> Material provided:
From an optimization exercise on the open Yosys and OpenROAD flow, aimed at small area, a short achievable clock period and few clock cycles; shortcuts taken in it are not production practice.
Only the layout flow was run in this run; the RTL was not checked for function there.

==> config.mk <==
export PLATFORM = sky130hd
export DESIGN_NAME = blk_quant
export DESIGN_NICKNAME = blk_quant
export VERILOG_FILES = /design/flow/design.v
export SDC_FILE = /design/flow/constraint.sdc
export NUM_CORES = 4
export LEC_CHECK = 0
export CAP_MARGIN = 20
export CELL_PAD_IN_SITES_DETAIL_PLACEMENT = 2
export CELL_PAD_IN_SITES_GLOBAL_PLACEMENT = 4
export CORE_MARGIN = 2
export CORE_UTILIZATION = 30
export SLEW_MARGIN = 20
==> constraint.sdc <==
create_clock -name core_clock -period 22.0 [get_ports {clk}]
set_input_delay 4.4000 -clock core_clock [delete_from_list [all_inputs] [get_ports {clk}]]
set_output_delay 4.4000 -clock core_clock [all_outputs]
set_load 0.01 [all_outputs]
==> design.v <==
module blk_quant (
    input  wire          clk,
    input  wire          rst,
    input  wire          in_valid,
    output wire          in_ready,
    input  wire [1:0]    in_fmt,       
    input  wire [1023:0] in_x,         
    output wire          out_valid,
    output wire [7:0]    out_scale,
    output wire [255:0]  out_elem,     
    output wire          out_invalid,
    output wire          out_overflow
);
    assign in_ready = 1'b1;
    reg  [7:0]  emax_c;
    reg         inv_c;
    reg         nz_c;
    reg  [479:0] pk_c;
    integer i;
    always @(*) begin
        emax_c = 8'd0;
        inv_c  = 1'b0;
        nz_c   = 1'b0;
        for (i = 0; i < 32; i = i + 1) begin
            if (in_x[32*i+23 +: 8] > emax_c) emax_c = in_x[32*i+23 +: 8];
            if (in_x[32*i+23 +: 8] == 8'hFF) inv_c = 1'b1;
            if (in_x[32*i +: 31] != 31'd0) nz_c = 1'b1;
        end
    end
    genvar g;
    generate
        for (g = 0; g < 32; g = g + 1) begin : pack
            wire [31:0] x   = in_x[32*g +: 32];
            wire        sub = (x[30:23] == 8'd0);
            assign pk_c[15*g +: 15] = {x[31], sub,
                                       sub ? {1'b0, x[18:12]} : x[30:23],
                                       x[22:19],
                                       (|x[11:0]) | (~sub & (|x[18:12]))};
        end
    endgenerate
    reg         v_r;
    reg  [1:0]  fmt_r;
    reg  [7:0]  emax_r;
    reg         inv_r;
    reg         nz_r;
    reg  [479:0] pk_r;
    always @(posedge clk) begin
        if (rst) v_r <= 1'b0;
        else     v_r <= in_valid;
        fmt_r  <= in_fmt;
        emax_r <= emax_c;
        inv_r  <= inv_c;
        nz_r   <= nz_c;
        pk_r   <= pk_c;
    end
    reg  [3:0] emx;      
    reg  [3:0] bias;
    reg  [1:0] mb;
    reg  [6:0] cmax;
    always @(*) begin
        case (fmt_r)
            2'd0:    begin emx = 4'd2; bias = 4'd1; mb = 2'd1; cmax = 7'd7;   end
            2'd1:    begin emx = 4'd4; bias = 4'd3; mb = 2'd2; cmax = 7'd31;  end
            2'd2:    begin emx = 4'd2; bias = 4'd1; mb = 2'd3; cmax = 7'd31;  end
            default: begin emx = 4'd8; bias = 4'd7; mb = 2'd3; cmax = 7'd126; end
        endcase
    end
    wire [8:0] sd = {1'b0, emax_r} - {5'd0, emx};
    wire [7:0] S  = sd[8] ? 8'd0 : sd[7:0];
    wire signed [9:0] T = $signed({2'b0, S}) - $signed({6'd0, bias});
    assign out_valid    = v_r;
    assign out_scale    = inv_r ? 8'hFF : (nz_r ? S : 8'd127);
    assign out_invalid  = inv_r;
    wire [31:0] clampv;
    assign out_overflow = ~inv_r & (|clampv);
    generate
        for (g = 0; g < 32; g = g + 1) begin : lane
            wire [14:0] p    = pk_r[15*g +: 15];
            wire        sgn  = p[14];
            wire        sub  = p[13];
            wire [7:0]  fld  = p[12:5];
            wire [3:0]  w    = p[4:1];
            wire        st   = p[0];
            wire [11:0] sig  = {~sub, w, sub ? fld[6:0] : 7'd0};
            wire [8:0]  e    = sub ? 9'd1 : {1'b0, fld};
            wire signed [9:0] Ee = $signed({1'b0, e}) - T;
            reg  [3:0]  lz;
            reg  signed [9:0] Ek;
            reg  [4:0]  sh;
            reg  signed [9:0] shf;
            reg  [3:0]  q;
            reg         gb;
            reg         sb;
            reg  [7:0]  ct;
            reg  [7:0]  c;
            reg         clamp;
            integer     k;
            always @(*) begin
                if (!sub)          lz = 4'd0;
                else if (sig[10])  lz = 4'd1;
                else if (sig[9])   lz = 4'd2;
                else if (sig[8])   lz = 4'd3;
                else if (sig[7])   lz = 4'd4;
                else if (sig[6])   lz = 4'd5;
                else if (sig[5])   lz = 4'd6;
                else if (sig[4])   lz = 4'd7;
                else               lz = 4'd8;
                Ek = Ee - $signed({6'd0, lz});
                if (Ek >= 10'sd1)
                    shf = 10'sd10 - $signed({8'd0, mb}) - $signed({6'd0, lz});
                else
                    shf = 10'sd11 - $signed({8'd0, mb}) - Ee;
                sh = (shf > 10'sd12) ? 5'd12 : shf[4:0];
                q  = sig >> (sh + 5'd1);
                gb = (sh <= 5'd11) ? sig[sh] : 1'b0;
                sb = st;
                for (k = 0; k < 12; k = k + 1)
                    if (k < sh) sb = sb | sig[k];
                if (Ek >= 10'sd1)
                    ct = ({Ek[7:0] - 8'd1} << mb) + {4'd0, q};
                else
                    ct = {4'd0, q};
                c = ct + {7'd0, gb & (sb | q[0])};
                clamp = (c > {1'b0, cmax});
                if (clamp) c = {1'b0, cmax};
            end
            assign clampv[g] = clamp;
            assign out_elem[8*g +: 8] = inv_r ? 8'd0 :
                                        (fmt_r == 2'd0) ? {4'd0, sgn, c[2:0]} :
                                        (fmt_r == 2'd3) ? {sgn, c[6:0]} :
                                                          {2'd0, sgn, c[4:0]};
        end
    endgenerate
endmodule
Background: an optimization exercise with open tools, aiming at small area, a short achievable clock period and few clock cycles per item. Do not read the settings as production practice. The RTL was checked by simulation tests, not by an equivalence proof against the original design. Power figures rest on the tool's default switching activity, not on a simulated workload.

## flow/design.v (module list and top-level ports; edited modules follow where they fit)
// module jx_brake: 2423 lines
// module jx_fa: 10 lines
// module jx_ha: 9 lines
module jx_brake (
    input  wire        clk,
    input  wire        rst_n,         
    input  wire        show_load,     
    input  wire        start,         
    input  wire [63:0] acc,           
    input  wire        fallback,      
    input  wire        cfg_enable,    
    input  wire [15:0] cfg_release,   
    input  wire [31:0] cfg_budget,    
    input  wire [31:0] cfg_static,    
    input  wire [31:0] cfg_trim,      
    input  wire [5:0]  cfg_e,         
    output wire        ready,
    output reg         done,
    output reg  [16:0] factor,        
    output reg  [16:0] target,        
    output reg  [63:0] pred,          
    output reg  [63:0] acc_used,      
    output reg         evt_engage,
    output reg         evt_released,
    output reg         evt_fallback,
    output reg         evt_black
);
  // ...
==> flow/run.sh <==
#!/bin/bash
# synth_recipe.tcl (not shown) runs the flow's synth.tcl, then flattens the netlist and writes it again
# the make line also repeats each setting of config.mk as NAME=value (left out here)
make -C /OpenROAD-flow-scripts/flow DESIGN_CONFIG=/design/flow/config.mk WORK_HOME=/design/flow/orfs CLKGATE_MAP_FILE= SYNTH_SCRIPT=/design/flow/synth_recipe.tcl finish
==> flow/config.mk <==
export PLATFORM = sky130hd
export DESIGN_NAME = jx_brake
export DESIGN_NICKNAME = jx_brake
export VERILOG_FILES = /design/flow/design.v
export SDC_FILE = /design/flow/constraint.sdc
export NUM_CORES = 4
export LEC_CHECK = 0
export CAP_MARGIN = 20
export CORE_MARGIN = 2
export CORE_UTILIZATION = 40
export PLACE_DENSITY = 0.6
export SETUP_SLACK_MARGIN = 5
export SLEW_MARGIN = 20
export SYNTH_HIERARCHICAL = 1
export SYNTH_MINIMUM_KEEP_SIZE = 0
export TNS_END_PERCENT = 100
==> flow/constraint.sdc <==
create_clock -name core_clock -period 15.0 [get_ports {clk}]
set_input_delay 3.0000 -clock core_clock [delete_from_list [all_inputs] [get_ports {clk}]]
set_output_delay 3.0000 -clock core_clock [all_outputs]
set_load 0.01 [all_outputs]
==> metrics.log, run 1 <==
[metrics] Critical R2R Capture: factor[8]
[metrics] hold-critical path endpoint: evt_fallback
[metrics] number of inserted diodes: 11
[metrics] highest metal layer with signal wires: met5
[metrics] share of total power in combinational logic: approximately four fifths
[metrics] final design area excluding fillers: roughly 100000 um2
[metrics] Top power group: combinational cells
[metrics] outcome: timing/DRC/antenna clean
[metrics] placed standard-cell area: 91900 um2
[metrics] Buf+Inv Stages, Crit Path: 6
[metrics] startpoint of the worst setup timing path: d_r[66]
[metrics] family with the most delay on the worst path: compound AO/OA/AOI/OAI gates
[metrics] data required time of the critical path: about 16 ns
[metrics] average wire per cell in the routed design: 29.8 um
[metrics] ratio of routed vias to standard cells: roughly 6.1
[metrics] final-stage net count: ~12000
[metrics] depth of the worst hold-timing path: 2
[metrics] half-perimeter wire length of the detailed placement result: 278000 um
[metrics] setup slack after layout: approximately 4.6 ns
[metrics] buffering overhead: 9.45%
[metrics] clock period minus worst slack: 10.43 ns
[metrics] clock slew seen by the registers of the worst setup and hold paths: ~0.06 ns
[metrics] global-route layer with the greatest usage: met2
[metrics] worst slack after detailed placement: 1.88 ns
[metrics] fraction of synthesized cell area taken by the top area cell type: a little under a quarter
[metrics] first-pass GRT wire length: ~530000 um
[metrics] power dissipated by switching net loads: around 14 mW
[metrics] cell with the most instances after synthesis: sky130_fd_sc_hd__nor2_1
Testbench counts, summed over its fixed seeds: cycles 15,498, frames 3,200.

> Your goal: Using the material above, count the lines containing the word "bias". Reply with the number alone.

> Reply to the task: 6